WHAT THE TASK REQUIRES ▸ Which of the lines below contain the string "port"? Pull each one out of the data.

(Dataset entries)
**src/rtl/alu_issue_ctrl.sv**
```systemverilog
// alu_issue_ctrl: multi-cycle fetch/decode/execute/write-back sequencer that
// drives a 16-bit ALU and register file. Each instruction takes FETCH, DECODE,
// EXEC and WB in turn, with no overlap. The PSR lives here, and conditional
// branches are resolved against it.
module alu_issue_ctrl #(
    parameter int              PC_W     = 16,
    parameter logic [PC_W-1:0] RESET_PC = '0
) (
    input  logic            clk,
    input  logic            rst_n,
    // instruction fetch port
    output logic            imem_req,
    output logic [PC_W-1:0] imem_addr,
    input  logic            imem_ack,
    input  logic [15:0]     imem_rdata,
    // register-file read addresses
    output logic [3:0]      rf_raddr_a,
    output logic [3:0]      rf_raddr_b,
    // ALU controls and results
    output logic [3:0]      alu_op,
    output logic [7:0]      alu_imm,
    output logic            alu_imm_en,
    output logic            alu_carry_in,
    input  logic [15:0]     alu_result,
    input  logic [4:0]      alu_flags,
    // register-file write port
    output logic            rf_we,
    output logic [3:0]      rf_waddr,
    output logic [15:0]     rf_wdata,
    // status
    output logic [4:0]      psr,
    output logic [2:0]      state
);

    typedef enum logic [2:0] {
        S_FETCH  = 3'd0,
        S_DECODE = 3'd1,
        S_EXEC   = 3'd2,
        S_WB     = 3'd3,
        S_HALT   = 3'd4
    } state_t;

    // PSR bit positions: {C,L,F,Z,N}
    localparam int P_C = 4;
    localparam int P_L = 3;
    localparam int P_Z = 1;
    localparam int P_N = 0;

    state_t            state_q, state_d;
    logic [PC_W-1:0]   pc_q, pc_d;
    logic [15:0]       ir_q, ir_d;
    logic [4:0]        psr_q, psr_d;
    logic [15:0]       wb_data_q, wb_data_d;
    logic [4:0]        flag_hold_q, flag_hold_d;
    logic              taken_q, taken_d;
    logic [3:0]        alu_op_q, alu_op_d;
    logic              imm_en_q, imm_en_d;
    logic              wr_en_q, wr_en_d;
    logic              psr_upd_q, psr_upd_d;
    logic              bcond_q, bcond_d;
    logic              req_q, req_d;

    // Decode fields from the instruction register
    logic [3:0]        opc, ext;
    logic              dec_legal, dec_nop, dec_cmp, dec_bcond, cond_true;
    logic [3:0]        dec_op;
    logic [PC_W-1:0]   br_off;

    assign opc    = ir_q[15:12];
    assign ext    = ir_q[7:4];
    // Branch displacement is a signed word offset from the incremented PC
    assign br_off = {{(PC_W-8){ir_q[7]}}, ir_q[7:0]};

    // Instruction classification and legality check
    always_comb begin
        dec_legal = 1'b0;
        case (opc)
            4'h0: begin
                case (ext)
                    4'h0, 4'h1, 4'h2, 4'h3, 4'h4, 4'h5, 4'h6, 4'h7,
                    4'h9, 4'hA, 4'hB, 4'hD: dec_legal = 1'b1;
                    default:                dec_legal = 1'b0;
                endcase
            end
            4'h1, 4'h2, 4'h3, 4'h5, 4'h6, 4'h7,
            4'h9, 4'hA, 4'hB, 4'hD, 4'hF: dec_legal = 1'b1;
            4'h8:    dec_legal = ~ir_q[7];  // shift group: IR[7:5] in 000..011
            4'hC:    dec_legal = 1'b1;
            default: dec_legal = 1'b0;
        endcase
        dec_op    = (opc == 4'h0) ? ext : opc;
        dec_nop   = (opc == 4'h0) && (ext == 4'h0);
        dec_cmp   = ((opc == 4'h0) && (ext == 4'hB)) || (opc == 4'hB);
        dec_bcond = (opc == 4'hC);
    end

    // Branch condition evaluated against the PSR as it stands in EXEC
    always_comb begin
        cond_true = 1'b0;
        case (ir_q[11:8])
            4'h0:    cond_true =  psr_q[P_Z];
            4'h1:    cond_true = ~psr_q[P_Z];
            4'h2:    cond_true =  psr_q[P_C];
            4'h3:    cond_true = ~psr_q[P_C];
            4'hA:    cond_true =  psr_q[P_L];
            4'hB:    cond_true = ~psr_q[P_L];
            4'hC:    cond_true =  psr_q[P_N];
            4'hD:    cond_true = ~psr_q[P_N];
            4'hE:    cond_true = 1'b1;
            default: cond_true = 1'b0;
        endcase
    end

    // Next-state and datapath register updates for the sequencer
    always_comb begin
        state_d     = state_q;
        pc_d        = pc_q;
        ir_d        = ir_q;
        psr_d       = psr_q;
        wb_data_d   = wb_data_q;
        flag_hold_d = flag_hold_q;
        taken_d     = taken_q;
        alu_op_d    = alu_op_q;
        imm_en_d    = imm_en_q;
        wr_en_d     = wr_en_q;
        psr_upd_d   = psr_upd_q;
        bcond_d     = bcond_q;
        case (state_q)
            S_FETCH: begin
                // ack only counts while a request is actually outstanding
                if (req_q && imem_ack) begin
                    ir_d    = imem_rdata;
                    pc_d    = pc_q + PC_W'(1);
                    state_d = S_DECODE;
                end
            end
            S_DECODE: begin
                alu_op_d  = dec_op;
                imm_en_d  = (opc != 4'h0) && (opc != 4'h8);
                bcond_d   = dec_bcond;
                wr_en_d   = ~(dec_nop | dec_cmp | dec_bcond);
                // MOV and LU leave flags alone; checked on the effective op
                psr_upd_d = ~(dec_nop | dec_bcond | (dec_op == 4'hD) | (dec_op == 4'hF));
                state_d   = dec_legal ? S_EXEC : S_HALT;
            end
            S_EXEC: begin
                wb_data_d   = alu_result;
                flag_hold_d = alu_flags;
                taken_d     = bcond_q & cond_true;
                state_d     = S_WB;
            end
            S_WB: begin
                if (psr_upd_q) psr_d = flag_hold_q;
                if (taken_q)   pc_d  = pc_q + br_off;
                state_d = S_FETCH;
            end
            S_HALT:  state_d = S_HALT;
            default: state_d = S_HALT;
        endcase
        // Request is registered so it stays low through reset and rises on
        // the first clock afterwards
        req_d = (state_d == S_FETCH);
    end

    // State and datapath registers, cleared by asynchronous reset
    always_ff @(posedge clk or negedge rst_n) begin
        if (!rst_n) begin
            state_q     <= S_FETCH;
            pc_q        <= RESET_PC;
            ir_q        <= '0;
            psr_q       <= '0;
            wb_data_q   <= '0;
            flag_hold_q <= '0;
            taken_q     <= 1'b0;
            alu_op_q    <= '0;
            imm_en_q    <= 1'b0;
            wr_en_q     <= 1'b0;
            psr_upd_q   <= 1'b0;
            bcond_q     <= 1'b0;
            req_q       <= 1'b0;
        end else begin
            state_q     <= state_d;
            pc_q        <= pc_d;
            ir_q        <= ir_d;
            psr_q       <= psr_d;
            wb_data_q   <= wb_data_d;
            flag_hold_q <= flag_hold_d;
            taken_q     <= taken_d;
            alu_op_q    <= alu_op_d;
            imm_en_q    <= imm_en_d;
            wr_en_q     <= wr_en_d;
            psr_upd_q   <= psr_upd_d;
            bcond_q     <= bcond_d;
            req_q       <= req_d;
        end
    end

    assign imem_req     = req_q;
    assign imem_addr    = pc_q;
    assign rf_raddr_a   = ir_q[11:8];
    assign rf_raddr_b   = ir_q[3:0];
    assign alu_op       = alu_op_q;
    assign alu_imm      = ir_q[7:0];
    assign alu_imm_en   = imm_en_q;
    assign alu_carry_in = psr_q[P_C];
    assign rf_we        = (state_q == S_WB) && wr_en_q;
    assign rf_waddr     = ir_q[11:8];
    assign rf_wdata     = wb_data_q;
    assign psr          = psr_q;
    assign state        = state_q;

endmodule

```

...

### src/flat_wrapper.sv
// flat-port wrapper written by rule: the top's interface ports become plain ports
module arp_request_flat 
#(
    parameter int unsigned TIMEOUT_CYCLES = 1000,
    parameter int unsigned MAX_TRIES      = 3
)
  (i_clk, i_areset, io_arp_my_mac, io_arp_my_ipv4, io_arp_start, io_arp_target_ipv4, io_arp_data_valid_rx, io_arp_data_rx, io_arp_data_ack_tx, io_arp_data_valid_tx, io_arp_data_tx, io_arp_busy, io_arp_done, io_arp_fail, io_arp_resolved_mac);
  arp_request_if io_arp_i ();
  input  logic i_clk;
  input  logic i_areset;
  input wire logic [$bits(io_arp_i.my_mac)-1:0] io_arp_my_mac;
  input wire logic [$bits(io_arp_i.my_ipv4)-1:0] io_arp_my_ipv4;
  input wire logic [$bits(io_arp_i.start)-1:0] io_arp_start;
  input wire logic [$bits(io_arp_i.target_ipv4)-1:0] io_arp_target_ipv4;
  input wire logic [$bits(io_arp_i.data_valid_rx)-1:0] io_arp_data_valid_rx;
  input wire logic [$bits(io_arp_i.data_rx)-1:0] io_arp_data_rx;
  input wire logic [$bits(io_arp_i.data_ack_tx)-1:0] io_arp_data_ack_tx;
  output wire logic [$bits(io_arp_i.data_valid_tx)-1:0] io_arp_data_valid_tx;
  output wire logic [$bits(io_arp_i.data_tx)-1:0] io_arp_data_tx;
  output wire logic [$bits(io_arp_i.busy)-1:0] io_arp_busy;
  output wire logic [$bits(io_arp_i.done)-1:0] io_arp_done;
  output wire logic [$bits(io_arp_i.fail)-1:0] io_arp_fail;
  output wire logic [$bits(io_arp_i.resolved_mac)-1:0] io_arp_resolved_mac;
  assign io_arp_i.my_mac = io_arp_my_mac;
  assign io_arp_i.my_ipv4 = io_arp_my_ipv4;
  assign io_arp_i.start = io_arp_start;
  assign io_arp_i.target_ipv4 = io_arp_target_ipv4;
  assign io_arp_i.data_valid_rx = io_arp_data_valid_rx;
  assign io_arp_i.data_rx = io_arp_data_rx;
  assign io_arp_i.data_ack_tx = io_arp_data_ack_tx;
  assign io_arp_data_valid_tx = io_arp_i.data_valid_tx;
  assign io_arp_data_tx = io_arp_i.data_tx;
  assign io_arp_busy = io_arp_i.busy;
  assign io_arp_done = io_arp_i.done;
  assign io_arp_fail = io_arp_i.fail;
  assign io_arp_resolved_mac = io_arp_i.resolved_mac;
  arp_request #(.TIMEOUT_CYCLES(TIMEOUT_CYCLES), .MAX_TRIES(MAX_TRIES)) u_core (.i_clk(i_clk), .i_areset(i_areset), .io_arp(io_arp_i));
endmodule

RESULT FOR THIS EXERCISE ▸
    // instruction fetch port
    // register-file write port
// flat-port wrapper written by rule: the top's interface ports become plain ports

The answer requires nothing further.